Recently listed Sydney biopharma Apollo Life Sciences (ASX:AOP) has claimed that its human-expressed vascular endothelial growth factor (VEGF), a protein involved in the formation of new blood vessels, performs five times better in an international proliferation test than a leading competitor's protein and the World Health Organisation's (WHO) protein standard.

VEGF is a naturally occurring revascularisation protein used in developing treatments for coronary heart disease. Apollo's VEGF is one of 60 human-expressed proteins, from which Apollo intends to select a few for clinical development, said Apollo chairman and CEO John Priest.

"The competitors are all using E. coli expression systems in this instance. The difference is we're using human-expressed proteins," said Priest.

The test was conducted by US-based SBH Sciences on behalf of Apollo, to validate internal testing already done by the company, using a standard colorimetric assay.

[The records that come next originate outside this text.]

===== src/rtl/full_adder_reg.sv =====
// Registered ripple-carry adder: WIDTH full-adder cells chained through a
// carry vector, with sum/carry-out and a valid flag captured on one edge.

module fa_cell (
    input  logic a,
    input  logic b,
    input  logic ci,
    output logic s,
    output logic co
);
    logic p;

    assign p  = a ^ b;
    assign s  = p ^ ci;
    assign co = (a & b) | (ci & p);
endmodule

module full_adder_reg #(
    parameter int WIDTH = 1
) (
    input  logic             clk,
    input  logic             rst_n,
    input  logic             in_valid,
    input  logic [WIDTH-1:0] a,
    input  logic [WIDTH-1:0] b,
    input  logic             c_in,
    output logic             out_valid,
    output logic [WIDTH-1:0] s_out,
    output logic             c_out
);
    localparam int STAGES = 1;

    logic [WIDTH:0]   carry;
    logic [WIDTH-1:0] sum;
    logic [STAGES:0]  vld_pipe;

    assign carry[0] = c_in;

    genvar i;
    generate
        for (i = 0; i < WIDTH; i++) begin : g_bit
            fa_cell u_cell (
                .a  (a[i]),
                .b  (b[i]),
                .ci (carry[i]),
                .s  (sum[i]),
                .co (carry[i+1])
            );
        end
    endgenerate

    assign vld_pipe[0] = in_valid;

    always_ff @(posedge clk or negedge rst_n) begin
        if (!rst_n) begin
            vld_pipe[STAGES:1] <= '0;
        end else begin
            vld_pipe[STAGES:1] <= vld_pipe[STAGES-1:0];
        end
    end

    // Result registers only load on a valid cycle; otherwise they hold.
    always_ff @(posedge clk or negedge rst_n) begin
        if (!rst_n) begin
            s_out <= '0;
            c_out <= 1'b0;
        end else if (in_valid) begin
            s_out <= sum;
            c_out <= carry[WIDTH];
        end
    end

    assign out_valid = vld_pipe[STAGES];
endmodule


===== config.mk =====
export PLATFORM = sky130hd
export DESIGN_NAME = full_adder_reg
export DESIGN_NICKNAME = d
export VERILOG_FILES = /design/src/rtl/full_adder_reg.sv
export SDC_FILE = /design/constraint.sdc
export NUM_CORES = 1
export LEC_CHECK = 0
export CAP_MARGIN = 20
export CORE_AREA = 2 2 39 41
export CTS_CLUSTER_DIAMETER = 50
export DETAILED_ROUTE_END_ITERATION = 7
export DIE_AREA = 0 0 41 43
export GPL_TIMING_DRIVEN = 0
export HOLD_SLACK_MARGIN = 0.1
export SKIP_LAST_GASP = 1
export SLEW_MARGIN = 10
export SYNTH_ARGS = -nofsm -noshare
export SYNTH_HDL_FRONTEND = slang
export SYNTH_HIERARCHICAL = 1
export SYNTH_SLANG_ARGS = --single-unit

===== constraint.sdc =====
create_clock -name clk -period 2.6 [get_ports clk]
set_clock_uncertainty 0.15 [all_clocks]
set_input_delay 0.52 -clock clk [delete_from_list [all_inputs] [get_ports clk]]
set_output_delay 0.52 -clock clk [all_outputs]
set_load 0.01 [all_outputs]

Word level (Yosys, flattened, before mapping):

Cells that the tools add are included.

* bitwise logic cells: 5

Operators by type and width (number)
* 1-bit bitwise AND: 2
* 1-bit XOR: 2
* 1-bit OR: 1

* bits in registers: 3
* logic and storage cells: 8

Depth between registers and ports, before layout:

Gate-level depths: netlist of the first run.

* word-level depth: 3
* gate-level depth with buffers: 2
* depth with buffers taken out: 2

By module:

The synthesis of the first run kept the hierarchy.

Modules (own cells, without submodules)
* full_adder_reg: instances 1, cells each 5, area each 97.6 µm², sequential area each 75.1 µm²
* fa_cell: instances 1, cells each 1, area each 20.0 µm², sequential area each 0.0 µm²

Worst setup path after synthesis of the first run:

OpenSTA, ideal clock, no wires.

* kind: input port to flip-flop
* from: in a
* to: reg s_out
* library setup time: 0.125 ns
* arrival: 1.221 ns
* setup slack: 1.104 ns
* stages: 2
* path buffers: 0
* cells stage by stage: fa_1 -> mux2_2

* cells in the longest elaborated chain, start to end: 2

RTL lines
* start: declaration: RTL line 24 `input logic [WIDTH-1:0] a,`
* 1-bit XOR: RTL line 13 `assign p = a ^ b;`
* 1-bit XOR: RTL line 14 `assign s = p ^ ci;`
* end signal: assignment: RTL line 68 `s_out <= sum;`
* end: declaration: RTL line 28 `output logic [WIDTH-1:0] s_out,`

No other way between the ends.
A chain may end at the register's enable or synchronous reset.

Worst setup path after layout of the first run:

* from: reg c_out
* to: out c_out

RTL lines
* start: declaration: RTL line 29 `output logic c_out`
* start signal: assignment: RTL line 69 `c_out <= carry[WIDTH];`

No word-level cell between the ends.

==> results.yml, run 1 <==
run_status:
  status: "complete, no violations"
worst_setup_path:
  path_max_fanout: 2
  critPathTopFamily: "buffers and inverters"
  required_ns: 1.93
  setup.worst_path.class: "flop to output pin"
  path_cells: "clkdlybuf4s50_1"
  crit_path_start_kind: "flop"
  path_buf_inv: 1
  critPathSlowestCell: "clkdlybuf4s50_1"
  worstSetupEndpointType: "output pin"
  cp.arrival_ns: 1.10
  slowest_delay_ns: 0.53
synth:
  syn_inst: 6
  seq_area_frac_synth_pct: 63.8
  ys_ff_latch: 3
  synth_warnings: 6
  syn-cell-area_sq_um: 118
  synth_cell_types: 3
  avgSynthCellArea_sq_um: 19.6
  syn_nets: 13
cts:
  clockRootBuffer: "clkbuf_4"
  cts_made_buffers: 3
  clock-sinks: 3
  clk_path_buf_depth: 2
  post_cts_buffers: 0
  cts_tree: "yes"
  cts-htree-levels: 1
  cts.reportedPaths.clkPinSlew_ns: 0.04
  cts_resized: 0
  hold_buffers: 0
  clock_latency_ns: 0.23
sta:
  setup_viol_count_final: 0
  setup_ws_ns: 0.834
  fmax_mhz: 566
  slew_violations: 0
  rsz0062_at_grt: "false"
  relSlewSlack_pct: 90.4
  final.min_clock_period_ns: 1.77
  timing.hold.ws_ns: 0.324
  tns_ns: 0
  tightest_slew_ns: 0.144
  hold_viol: 0
  min_period_over_period_pct: 67.9
global_route:
  first_global_vias: 134
  grt_max_degree: 4
  grt_remaining_overflow: 0
  grt_use_total_pct: 5.53
  antenna_found_initial: 0
  grt_pass1_wl_microns: 483
pwr:
  powerDensity_mw_per_mm2: 685
  p_leak_nw: 0.0965
  p_int_w: 0.000132
  power.switching_w: 0.0000355
  netSwitchingFraction_pct: 21.3
  combPwrFrac_pct: 18.6
  pwr-share-seq_pct: 33.1
  p_clk_share_pct: 48.3
  ir_worst_vdd_v: 0.0000985
final_layout:
  design_area_sq_um: 244
  final_common_cell: "clkdlybuf4s50_1"
  drive_gt1_share_pct: 27.8
  seqCellArea_sq_um: 75.1
  antenna_cells: 0
  fin_nets: 26
  final_cell_mix: "8 x clkdlybuf4s50_1, 3 x dfrtp_1, 3 x clkbuf_4"
  area_delta_synth_final_pct: 107
  multi_input_area_sq_um: 42.5
  nFillCells: 152
drt:
  vias: 91
  routed_via_density: 2.68
  wire_per_inst_microns: 7.82
  ant_nets: 0
  drt_first_pass_iters: 2
  drtIter0Drc: 1
  detail_route.drc_violations: 0
  wirelength_microns: 266
placed_design:
  numPortBuffers: 8
  dpl_cell_area_sq_um: 218
  pre_cts_ws_ns: 0.634
  routabilityCongestion: 0.498
die:
  start_util_pct: 8.50
  die_area_sq_mm: 0.00176
  core_area_sq_mm: 0.00138
  ios: 9
  dieHeight_microns: 43
  row_count: 14
  die_w_microns: 41
run:
  cap_violations: 0
min_path:
  hp-class: "input pin to asynchronous set/reset pin"
[final cells by class]
class	instances	share of cell area, %
multi-input cells	3	17.4
repair buffers	8	32.8
clock buffers	4	10.8
flip-flops and latches	3	30.8
well taps	16	8.21
[cell usage after synthesis, drive strengths merged]
master  number  area, sq um
mux2         2         22.5
fa           1         20.0
dfrtp        3         75.1
[state kept, by name, indices dropped and copies added (netlist names)]
signal / cells
c_out: 1
out_valid: 1
s_out: 1
[worst paths after layout]
path | start | end | slack [ns] | cells after the start
setup / recovery | c_out | c_out | 0.83 | 1
hold / removal | rst_n | out_valid | 0.32 | 1
setup reg to reg | c_out | c_out | 1.71 | 1
hold reg to reg | s_out | s_out | 0.36 | 1
max in group asynchronous | rst_n | c_out | 1.83 | 1
min in group clk | s_out | s_out | 0.36 | 1
[layer usage]
layer / GRT usage [%] / up-vias / part of all wire [%]
met5: 0 / - / 0
met4: 8.00 / 0 / 0
met3: 8.38 / 0 / 31
met2: 4.69 / 9 / 35
met1: 3.87 / 39 / 33
li1: - / 43 / -
[power by group through the flow]
stage	logic, W	clock network (W)	registers (W)
floorplan	0.00000612	0	0.0000589
global placement	0.0000306	0	0.0000557
detailed placement	0.0000314	0	0.0000561
CTS	0.0000316	0.0000863	0.0000555
global route	0.0000346	0.0000910	0.0000564
finish	0.0000310	0.0000808	0.0000553
[cell families after synthesis]
kind of cell / synth area share (%)
DFF: 63.8
muxes: 19.1
adders and majority gates: 17.0
[through the flow]
stage	util, %	total power, W	cells
2_1_floorplan	-	0.0000650	6
3_3_place_gp	15.7	0.0000863	30
3_5_place_dp	15.7	0.0000876	30
4_1_cts	17.6	0.000173	34
5_1_grt	17.6	0.000182	34
6_report	17.6	0.000167	34
No activity file was read; power rests on OpenSTA's default activity.
==> inputs of run 2 (changes only) <==
==> constraint.sdc (replaced) <==
create_clock -name clk -period 1.8 [get_ports clk]
set_clock_uncertainty 0.15 [all_clocks]
set_input_delay 0.36 -clock clk [delete_from_list [all_inputs] [get_ports clk]]
set_output_delay 0.36 -clock clk [all_outputs]
set_load 0.01 [all_outputs]
==> results of run 2 <==
The final DEF is identical to that of run 1. Status: complete, no violations.
Among the figures that moved: setup slack after placement 0.634 ns -> -0.00633 ns; setup slack after layout 0.834 ns -> 0.194 ns; hold slack 0.324 ns -> 0.164 ns; register-to-register setup slack 1.71 ns -> 0.91 ns; total power 0.000167 W -> 0.000241 W; worst IR drop on VDD 0.0000985 V -> 0.000142 V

"This is just one dimension, there are many others tests that we're doing," he said. "We're looking at both the structure and the function of the protein. A lot of that is still in progress."

The in vitro test measured the protein's ability to stimulate cell proliferation of human umbilical vein endothelial cells, with significantly less of Apollo's VEGF needed. "Because it's more active, you don't need to use as much," said Priest.

Apollo intends initially to commercialise its VEGF in the research reagents market and is also working to develop a VEGF-based product for the coronary heart disease market.

"We're going to make this product and many others available to researchers so that they can investigate the difference," said Priest. "We will be selling it in the next couple of months. At the moment we're just getting our production systems and packaging systems right."

Priest said the company would make the test results public when the product went to market.